| Activity |
Go to the line holding "export DESIGN_NAME = branch_predictor" in the entries below and write out exactly every line down to and including the line holding "export CTS_CLUSTER_DIAMETER = 60".

────

File: config.mk
export PLATFORM = sky130hd
export DESIGN_NAME = branch_predictor
export DESIGN_NICKNAME = d
export VERILOG_FILES = /design/src/rtl/branch_predictor.sv
export SDC_FILE = /design/constraint.sdc
export NUM_CORES = 1
export LEC_CHECK = 0
export CAP_MARGIN = 10
export CORE_ASPECT_RATIO = 0.75
export CORE_UTILIZATION = 39
export CTS_CLUSTER_DIAMETER = 60
export DETAILED_ROUTE_END_ITERATION = 8
export PLACE_DENSITY = 0.59
export RECOVER_POWER = 100
export SLEW_MARGIN = 20
export SYNTH_ARGS = -nofsm -noshare
export SYNTH_HDL_FRONTEND = slang
export SYNTH_SLANG_ARGS = --single-unit
File: constraint.sdc
create_clock -name clk -period 7.2 [get_ports clk]
set_input_delay 1.8 -clock clk [delete_from_list [all_inputs] [get_ports clk]]
set_output_delay 1.8 -clock clk [all_outputs]
set_load 0.05 [all_outputs]
File: src/rtl/branch_predictor.sv
// rtl/branch_predictor.sv - direct-mapped BHT (2-bit counters) plus BTB for the Fetch stage
//
// Ports:
//   clk               system clock
//   rst               synchronous active-high reset; clears all entries
//   enable            fetch not stalled; gates predicted_taken only
//   PC_curr           fetch PC used for the combinational lookup (bit 0 ignored)
//   IF_ID_PC_curr     PC of the branch resolved in Decode; selects the entry to update
//   wen_BHT           update the BHT entry for IF_ID_PC_curr
//   actual_taken      resolved branch direction
//   wen_BTB           write the BTB entry for IF_ID_PC_curr
//   actual_target     resolved target stored in the BTB
//   predicted_taken   predicted direction for PC_curr
//   predicted_target  predicted next-fetch address
//   hit               BHT holds a valid entry with a matching tag for PC_curr

module branch_predictor #(
  parameter int INDEX_BITS = 3,
  parameter int TAG_BITS   = 16 - INDEX_BITS - 1
) (
  input  logic        clk,
  input  logic        rst,
  input  logic        enable,
  input  logic [15:0] PC_curr,
  input  logic [15:0] IF_ID_PC_curr,
  input  logic        wen_BHT,
  input  logic        actual_taken,
  input  logic        wen_BTB,
  input  logic [15:0] actual_target,
  output logic        predicted_taken,
  output logic [15:0] predicted_target,
  output logic        hit
);

  localparam int ENTRIES = 1 << INDEX_BITS;

  // Counter encodings
  localparam logic [1:0] CTR_WNT = 2'b01;
  localparam logic [1:0] CTR_WT  = 2'b10;

  // BHT storage
  logic                bht_valid [ENTRIES];
  logic [TAG_BITS-1:0] bht_tag   [ENTRIES];
  logic [1:0]          bht_ctr   [ENTRIES];

  // BTB storage; valid and tag are kept apart from the BHT so the two
  // tables can be written independently
  logic                btb_valid  [ENTRIES];
  logic [TAG_BITS-1:0] btb_tag    [ENTRIES];
  logic [15:0]         btb_target [ENTRIES];

  // Read-side decode of the fetch PC
  logic [INDEX_BITS-1:0] rd_idx;
  logic [TAG_BITS-1:0]   rd_tag;

  // Write-side decode of the Decode-stage PC
  logic [INDEX_BITS-1:0] wr_idx;
  logic [TAG_BITS-1:0]   wr_tag;

  // Lookup results
  logic        bht_match;
  logic        btb_match;
  logic        ctr_says_taken;
  logic [15:0] fall_through;

  // Write-side lookup and counter update
  logic        wr_bht_match;
  logic [1:0]  wr_ctr_next;

  // Byte-offset bits do not participate in indexing
  logic unused_pc_bits;
  assign unused_pc_bits = ^{PC_curr[0], IF_ID_PC_curr[0]};

  assign rd_idx = PC_curr[INDEX_BITS:1];
  assign rd_tag = PC_curr[15:INDEX_BITS+1];
  assign wr_idx = IF_ID_PC_curr[INDEX_BITS:1];
  assign wr_tag = IF_ID_PC_curr[15:INDEX_BITS+1];

  // Saturating 2-bit counter step
  function automatic logic [1:0] ctr_step(input logic [1:0] ctr, input logic taken);
    logic [1:0] res;
    res = ctr;
    if (taken) begin
      if (ctr != 2'b11) res = ctr + 2'd1;
    end else begin
      if (ctr != 2'b00) res = ctr - 2'd1;
    end
    return res;
  endfunction

  // --------------------------------------------------------------------
  // Fetch-side read: purely combinational, sees pre-write contents when
  // the same index is being written this cycle (no bypass)
  // --------------------------------------------------------------------
  always_comb begin
    bht_match      = bht_valid[rd_idx] && (bht_tag[rd_idx] == rd_tag);
    btb_match      = btb_valid[rd_idx] && (btb_tag[rd_idx] == rd_tag);
    ctr_says_taken = bht_ctr[rd_idx][1];
    // 16-bit add wraps naturally (0xFFFE -> 0x0000)
    fall_through   = PC_curr + 16'd2;
  end

  assign hit             = bht_match;
  // A taken prediction needs a target, so the BTB must also hit
  assign predicted_taken = enable && bht_match && ctr_says_taken && btb_match;
  assign predicted_target = predicted_taken ? btb_target[rd_idx] : fall_through;

  // --------------------------------------------------------------------
  // Decode-side update
  // --------------------------------------------------------------------
  always_comb begin
    wr_bht_match = bht_valid[wr_idx] && (bht_tag[wr_idx] == wr_tag);
    if (wr_bht_match) begin
      wr_ctr_next = ctr_step(bht_ctr[wr_idx], actual_taken);
    end else begin
      // Fresh allocation starts at the weak state matching the outcome
      wr_ctr_next = actual_taken ? CTR_WT : CTR_WNT;
    end
  end

  // BHT state; reset takes priority over any write in the same cycle
  always_ff @(posedge clk) begin
    if (rst) begin
      for (int i = 0; i < ENTRIES; i++) begin
        bht_valid[i] <= 1'b0;
        bht_tag[i]   <= '0;
        bht_ctr[i]   <= CTR_WNT;
      end
    end else if (wen_BHT) begin
      bht_valid[wr_idx] <= 1'b1;
      bht_tag[wr_idx]   <= wr_tag;
      bht_ctr[wr_idx]   <= wr_ctr_next;
    end
  end

  // BTB state; independent of the BHT write
  always_ff @(posedge clk) begin
    if (rst) begin
      for (int i = 0; i < ENTRIES; i++) begin
        btb_valid[i]  <= 1'b0;
        btb_tag[i]    <= '0;
        btb_target[i] <= '0;
      end
    end else if (wen_BTB) begin
      btb_valid[wr_idx]  <= 1'b1;
      btb_tag[wr_idx]    <= wr_tag;
      btb_target[wr_idx] <= actual_target;
    end
  end

endmodule
==> out/qor.csv <==
metric,value,unit
io_pins,72,
tightest_slew,3.17,ns
gr-total-overflow,0,
slew_violations,432,
yosys_register_bits,352,
areaGrowthSynthToFinish,14.3,%
hpwl,30800,µm
slew_headroom,-113,%
crit_arrival,5.18,ns
ys_types,56,
path_clk_slew,0.06,ns
vias,10900,
ys_async_sr_fraction,0,%
antenna_cells,0,
wl_met1,23300,µm
p_leak,7.08,nW
ys.flop_type,edfxtp_1,
synthesis.nets,1329,
cts_inserted_buffers,39,
syn_area,17800,µm²
cts_root_buf,clkbuf_16,
clkLatencyLatePin,0.55,ns
dr.pass1.iters,5,
min_period_over_period,97.0,%
crit_path_start_kind,primary input,
final_hold_viol_count,0,
final_nets,1397,
cts_tree,yes,
route.met2.wl,22500,µm
grt_pass1_wl,74000,µm
required,5.40,ns
portBuffers,70,
finClkSkew,0.0285,ns
final_common_cell,edfxtp_1,
initial_core_util,39.6,%
top_layer_used,met4,
timing.hold.ws,0.485,ns
fill_cells,3920,
met3WireLength,3540,µm
ys_seq_area_share,58.5,%
dieHeight,187,µm
grt_max_degree,31,
cts.sinks,352,
syn_inst,1274,
antenna_found_initial,0,
power_density,238,nW/µm²
cts_hold_buffers,0,
maxCapViolations,18,
dieArea,46500,µm²
vias_per_cell,5.56,
drc,0,
grtUsageTotal,21.8,%
hold_class,flop to flop,
status,"finished, violations left",
fp-row-count,67,
violations,"capacitance limit, slew limit",
fp.dieW,249,µm
core-area,44800,µm²
layout-drive-gt1-share,15.7,%
ir_worst_vdd,0.144,mV
wl_per_cell,25.7,µm
synth_edf_count,336,
ant_nets,0,
grt_pass1_vias,11200,
critPathKind,primary input to primary output,
crit_fanout,22,
final_cell_mix,"edfxtp_1, and2_1, and2_0",
cts_max_level,2,
synth.yosys.warnings,0,
rsz0062_at_grt,false,
wirelength,50200,µm
multi_input_comb_area,6900,µm²
gp_congestion,0.806,
regArea,10400,µm²
drt_iter0_drc,914,
finalSetupTns,0,ns
fmax,0.143,GHz
period_needed,6.98,ns
cp-end-kind,primary output,
clk_path_buf_depth,3,
setup_viol,0,
synth_area_per_cell,14.0,µm²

────

| Response for this exercise |
export DESIGN_NAME = branch_predictor
export DESIGN_NICKNAME = d
export VERILOG_FILES = /design/src/rtl/branch_predictor.sv
export SDC_FILE = /design/constraint.sdc
export NUM_CORES = 1
export LEC_CHECK = 0
export CAP_MARGIN = 10
export CORE_ASPECT_RATIO = 0.75
export CORE_UTILIZATION = 39
export CTS_CLUSTER_DIAMETER = 60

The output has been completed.